Another practical benefit of achieving fluorescence without involving conjugated double-bond systems is
that the photostability of Quantum dot nanocrystals is many orders of magnitude greater than that
associated with traditional fluorescent molecules; this property enables long-term imaging experiments
under conditions that would lead to the photo-induced deterioration of other types of fluorophores.
2. 3- Dimensional Quantum Dot Simulation and Analysis: Different Boundary Conditions
Fundamentally, quantum dot nanocrystals are fluorophores—substances that absorb photons of light, then
re-emit photons at a different wavelength. However, they exhibit some important differences as compared
to traditional fluorophores such as organic fluorescent dyes and naturally fluorescent proteins, ends there.

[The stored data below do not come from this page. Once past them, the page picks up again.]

===== src/rtl/dbr_pkg.sv =====
// Package: shared types for the doorbell ring tracker.
// Holds the verdict that the doorbell checker gives for each host write.
package dbr_pkg;

    typedef enum logic [1:0] {
        DB_IDLE    = 2'd0,  // no write this cycle
        DB_ACCEPT  = 2'd1,  // write moves head within bounds
        DB_OVERRUN = 2'd2,  // write would exceed ring depth
        DB_REWIND  = 2'd3   // write lies behind the current head
    } db_verdict_e;

endpackage


===== src/rtl/dbr_byte_order.sv =====
// Module: dbr_byte_order
// Reverses the byte order of a word when SWAP is set, and passes it
// through unchanged otherwise.
// Assumes: W is a multiple of 8.
module dbr_byte_order #(
    parameter int W    = 32,
    parameter bit SWAP = 1'b1
) (
    input  logic [W-1:0] din,
    output logic [W-1:0] dout
);
    localparam int NBYTES = W / 8;

    generate
        if (SWAP) begin : g_swap
            for (genvar b = 0; b < NBYTES; b++) begin : g_byte
                // Move byte b to mirrored position.
                assign dout[8*b +: 8] = din[W-8*(b+1) +: 8];
            end
        end else begin : g_pass
            // Same byte order on both sides.
            assign dout = din;
        end
    endgenerate
endmodule


===== src/rtl/dbr_head_ctrl.sv =====
// Module: dbr_head_ctrl
// Holds the free-running producer counter. Checks each doorbell write
// against the consumer counter and the current head, accepts writes that
// keep occupancy within the ring depth, and flags the rest for one cycle.
// Assumes: wr_head is already in native bit order; DEPTH fits in CNT_W bits.
module dbr_head_ctrl
    import dbr_pkg::*;
#(
    parameter int             CNT_W    = 32,
    parameter int             DEPTH    = 16,
    parameter logic [CNT_W-1:0] CNT_INIT = '0
) (
    input  logic             clk,
    input  logic             rst_n,
    input  logic             wr_en,
    input  logic [CNT_W-1:0] wr_head,
    input  logic [CNT_W-1:0] tail_cnt,
    output logic [CNT_W-1:0] head_cnt,
    output logic             err
);
    localparam logic [CNT_W-1:0] DEPTH_C = CNT_W'(DEPTH);

    logic [CNT_W-1:0] head_q;
    logic [CNT_W-1:0] occ_new;
    logic [CNT_W-1:0] adv_new;
    logic             err_q;
    db_verdict_e      verdict;

    // Classify the incoming doorbell against both counters.
    always_comb begin
        occ_new = wr_head - tail_cnt;
        adv_new = wr_head - head_q;
        if (!wr_en)
            verdict = DB_IDLE;
        else if (adv_new > DEPTH_C)
            verdict = DB_REWIND;
        else if (occ_new > DEPTH_C)
            verdict = DB_OVERRUN;
        else
            verdict = DB_ACCEPT;
    end

    // Register the producer counter and the one-cycle error flag.
    always_ff @(posedge clk) begin
        if (!rst_n) begin
            head_q <= CNT_INIT;
            err_q  <= 1'b0;
        end else begin
            err_q <= (verdict == DB_OVERRUN) || (verdict == DB_REWIND);
            if (verdict == DB_ACCEPT)
                head_q <= wr_head;
        end
    end

    assign head_cnt = head_q;
    assign err      = err_q;
endmodule


===== src/rtl/dbr_tail_ctrl.sv =====
// Module: dbr_tail_ctrl
// Holds the free-running consumer counter. Offers the slot at its low bits
// whenever the producer is ahead, and steps by one per accepted slot.
// Assumes: DEPTH is a power of two; head never leads tail by more than DEPTH.
module dbr_tail_ctrl #(
    parameter int             CNT_W    = 32,
    parameter int             DEPTH    = 16,
    parameter logic [CNT_W-1:0] CNT_INIT = '0
) (
    input  logic                     clk,
    input  logic                     rst_n,
    input  logic [CNT_W-1:0]         head_cnt,
    input  logic                     take,
    output logic                     avail,
    output logic [$clog2(DEPTH)-1:0] slot,
    output logic [$clog2(DEPTH):0]   pending,
    output logic [CNT_W-1:0]         tail_cnt
);
    localparam int IDX_W = $clog2(DEPTH);

    logic [CNT_W-1:0] tail_q;
    logic [CNT_W-1:0] diff;

    // Occupancy is the modular distance from tail to head.
    always_comb begin
        diff    = head_cnt - tail_q;
        avail   = (diff != '0);
        pending = diff[IDX_W:0];
        slot    = tail_q[IDX_W-1:0];
    end

    // Advance the consumer counter on each accepted slot.
    always_ff @(posedge clk) begin
        if (!rst_n)
            tail_q <= CNT_INIT;
        else if (avail && take)
            tail_q <= tail_q + 1'b1;
    end

    assign tail_cnt = tail_q;
endmodule


===== src/rtl/dbr_ring_tracker.sv =====
// Module: dbr_ring_tracker (top)
// Producer/consumer pointer tracker for one power-of-two descriptor ring.
// Converts the doorbell and the readback to bus byte order, validates the
// doorbell, issues slots in order, and gives the paired data-ring slot
// for receive rings.
// Assumes: RING_DEPTH is a power of two, at least 2; CNT_W is a multiple of 8.
module dbr_ring_tracker #(
    parameter int             RING_DEPTH = 16,
    parameter int             CNT_W      = 32,
    parameter logic [CNT_W-1:0] CNT_INIT   = '0,
    parameter bit             BIG_ENDIAN = 1'b1,
    parameter bit             RX_RING    = 1'b1
) (
    input  logic                          clk,
    input  logic                          rst_n,
    input  logic                          db_wr_en,
    input  logic [CNT_W-1:0]              db_wr_data,
    output logic                          slot_valid,
    input  logic                          slot_ready,
    output logic [$clog2(RING_DEPTH)-1:0] slot_idx,
    output logic [$clog2(RING_DEPTH)-1:0] data_slot_idx,
    output logic [$clog2(RING_DEPTH):0]   pending_cnt,
    output logic [CNT_W-1:0]              tail_rd_data,
    output logic                          db_err
);
    localparam int IDX_W = $clog2(RING_DEPTH);

    logic [CNT_W-1:0] db_native;
    logic [CNT_W-1:0] head_cnt;
    logic [CNT_W-1:0] tail_cnt;

    // Doorbell from bus order into native order.
    dbr_byte_order #(.W(CNT_W), .SWAP(BIG_ENDIAN)) u_db_order (
        .din  (db_wr_data),
        .dout (db_native)
    );

    // Producer side.
    dbr_head_ctrl #(.CNT_W(CNT_W), .DEPTH(RING_DEPTH), .CNT_INIT(CNT_INIT)) u_head (
        .clk      (clk),
        .rst_n    (rst_n),
        .wr_en    (db_wr_en),
        .wr_head  (db_native),
        .tail_cnt (tail_cnt),
        .head_cnt (head_cnt),
        .err      (db_err)
    );

    // Consumer side.
    dbr_tail_ctrl #(.CNT_W(CNT_W), .DEPTH(RING_DEPTH), .CNT_INIT(CNT_INIT)) u_tail (
        .clk      (clk),
        .rst_n    (rst_n),
        .head_cnt (head_cnt),
        .take     (slot_ready),
        .avail    (slot_valid),
        .slot     (slot_idx),
        .pending  (pending_cnt),
        .tail_cnt (tail_cnt)
    );

    // Consumer counter from native order into bus order.
    dbr_byte_order #(.W(CNT_W), .SWAP(BIG_ENDIAN)) u_tail_order (
        .din  (tail_cnt),
        .dout (tail_rd_data)
    );

    generate
        if (RX_RING) begin : g_rx
            // Data ring has the same length and moves with the descriptor ring.
            assign data_slot_idx = slot_idx;
        end else begin : g_tx
            // Transmit rings have no paired data ring.
            assign data_slot_idx = '0;
        end
    endgenerate
endmodule
**src/rtl/addr_latch_pkg.sv**
```systemverilog
package addr_latch_pkg;

    typedef enum logic [1:0] {
        MODE_HOLD  = 2'd0,
        MODE_WRITE = 2'd1,
        MODE_CLEAR = 2'd2,
        MODE_DEMUX = 2'd3
    } latch_mode_e;

    typedef struct packed {
        latch_mode_e mode;
        logic        din;
    } cell_ctrl_t;

    function automatic latch_mode_e decode_mode(input logic clr_n, input logic wr_en_n);
        latch_mode_e m;
        case ({clr_n, wr_en_n})
            2'b11:   m = MODE_HOLD;
            2'b10:   m = MODE_WRITE;
            2'b01:   m = MODE_CLEAR;
            default: m = MODE_DEMUX;
        endcase
        return m;
    endfunction

    function automatic logic cell_next(input cell_ctrl_t c, input logic sel, input logic cur);
        logic n;
        case (c.mode)
            MODE_HOLD:  n = cur;
            MODE_WRITE: n = sel ? c.din : cur;
            MODE_CLEAR: n = 1'b0;
            default:    n = sel ? c.din : 1'b0;
        endcase
        return n;
    endfunction

endpackage

```
**src/rtl/addr_latch_mode_dec.sv**
```systemverilog
module addr_latch_mode_dec
    import addr_latch_pkg::*;
(
    input  logic       clr_n,
    input  logic       wr_en_n,
    input  logic       din,
    output cell_ctrl_t ctrl
);
    always_comb begin
        ctrl.mode = decode_mode(clr_n, wr_en_n);
        ctrl.din  = din;
    end
endmodule

```
**src/rtl/addr_latch_sel_dec.sv**
```systemverilog
module addr_latch_sel_dec #(
    parameter int ADDR_W = 3,
    localparam int NBITS = 1 << ADDR_W
) (
    input  logic [ADDR_W-1:0] addr,
    output logic [NBITS-1:0]  sel
);
    for (genvar i = 0; i < NBITS; i++) begin : g_sel
        assign sel[i] = (addr == ADDR_W'(i));
    end
endmodule

```
**src/rtl/addr_latch_cell.sv**
```systemverilog
module addr_latch_cell
    import addr_latch_pkg::*;
(
    input  logic       clk,
    input  logic       rst,
    input  cell_ctrl_t ctrl,
    input  logic       sel,
    output logic       q
);
    always_ff @(posedge clk) begin
        if (rst) q <= 1'b0;
        else     q <= cell_next(ctrl, sel, q);
    end
endmodule

```
**src/rtl/addr_latch.sv**
```systemverilog
module addr_latch
    import addr_latch_pkg::*;
#(
    parameter int ADDR_W = 3,
    localparam int NBITS = 1 << ADDR_W
) (
    input  logic              clk,
    input  logic              rst,
    input  logic [ADDR_W-1:0] addr,
    input  logic              din,
    input  logic              wr_en_n,
    input  logic              clr_n,
    output logic [NBITS-1:0]  q
);
    cell_ctrl_t       ctrl;
    logic [NBITS-1:0] sel;

    addr_latch_mode_dec u_mode (
        .clr_n   (clr_n),
        .wr_en_n (wr_en_n),
        .din     (din),
        .ctrl    (ctrl)
    );

    addr_latch_sel_dec #(.ADDR_W(ADDR_W)) u_sel (
        .addr (addr),
        .sel  (sel)
    );

    for (genvar i = 0; i < NBITS; i++) begin : g_cell
        addr_latch_cell u_cell (
            .clk  (clk),
            .rst  (rst),
            .ctrl (ctrl),
            .sel  (sel[i]),
            .q    (q[i])
        );
    end
endmodule

```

Quantum dot nanocrystals are nanometer-scale (roughly protein-sized) atom clusters, containing from a few
hundred to a few thousand atoms of a semiconductor material (cadmium mixed with selenium or tellurium),
which has been coated with an additional semiconductor shell (zinc sulfide) to improve the optical
properties of the material. These particles fluoresce in a completely different way than do traditional
fluorophores, without the involvement of electronic transitions. In this experiment, at the very beginning of
the simulation we have taken 3 dimensional device Structure of Cuboids shape. In the figure 1 that shape
has been shown. Here we have used the boundary conditions of:
X dimensions: 5nm
Y Dimensions:5.5 nm
Z Dimensions:6nm
Effective Mass:0.067
Energy Gap:1.43 eV
Discretization:0.565nm
No. Of states: 7
As light Source and polarization, light polarization angle is 45, electron Fermi level is 5ev and temperature
is 300k. By following this condition, if we fabricate this device structure, we will have 3 dimensional wave
function as shown in figure 2 and Energy state in figure 3. In the energy state, the approximate energy gap
is 0.51 eV for the above fabrication criteria. Now, if we delve to the result of polarization of light source as
well as X- polarized light and dark transitions, we will find that in figure 4, at 0.77eV we will get 1e-30 arb
unit Light and Dark transition strength and it is maxima for that particular condition. Similarly for Y
polarization, at 0.675 eV we will get highest Light and Dark transition strength. For Z polarization as
shown in figure 5, we will get two identical Light and Dark transition strength points at 0.5 eV and 0.7 eV.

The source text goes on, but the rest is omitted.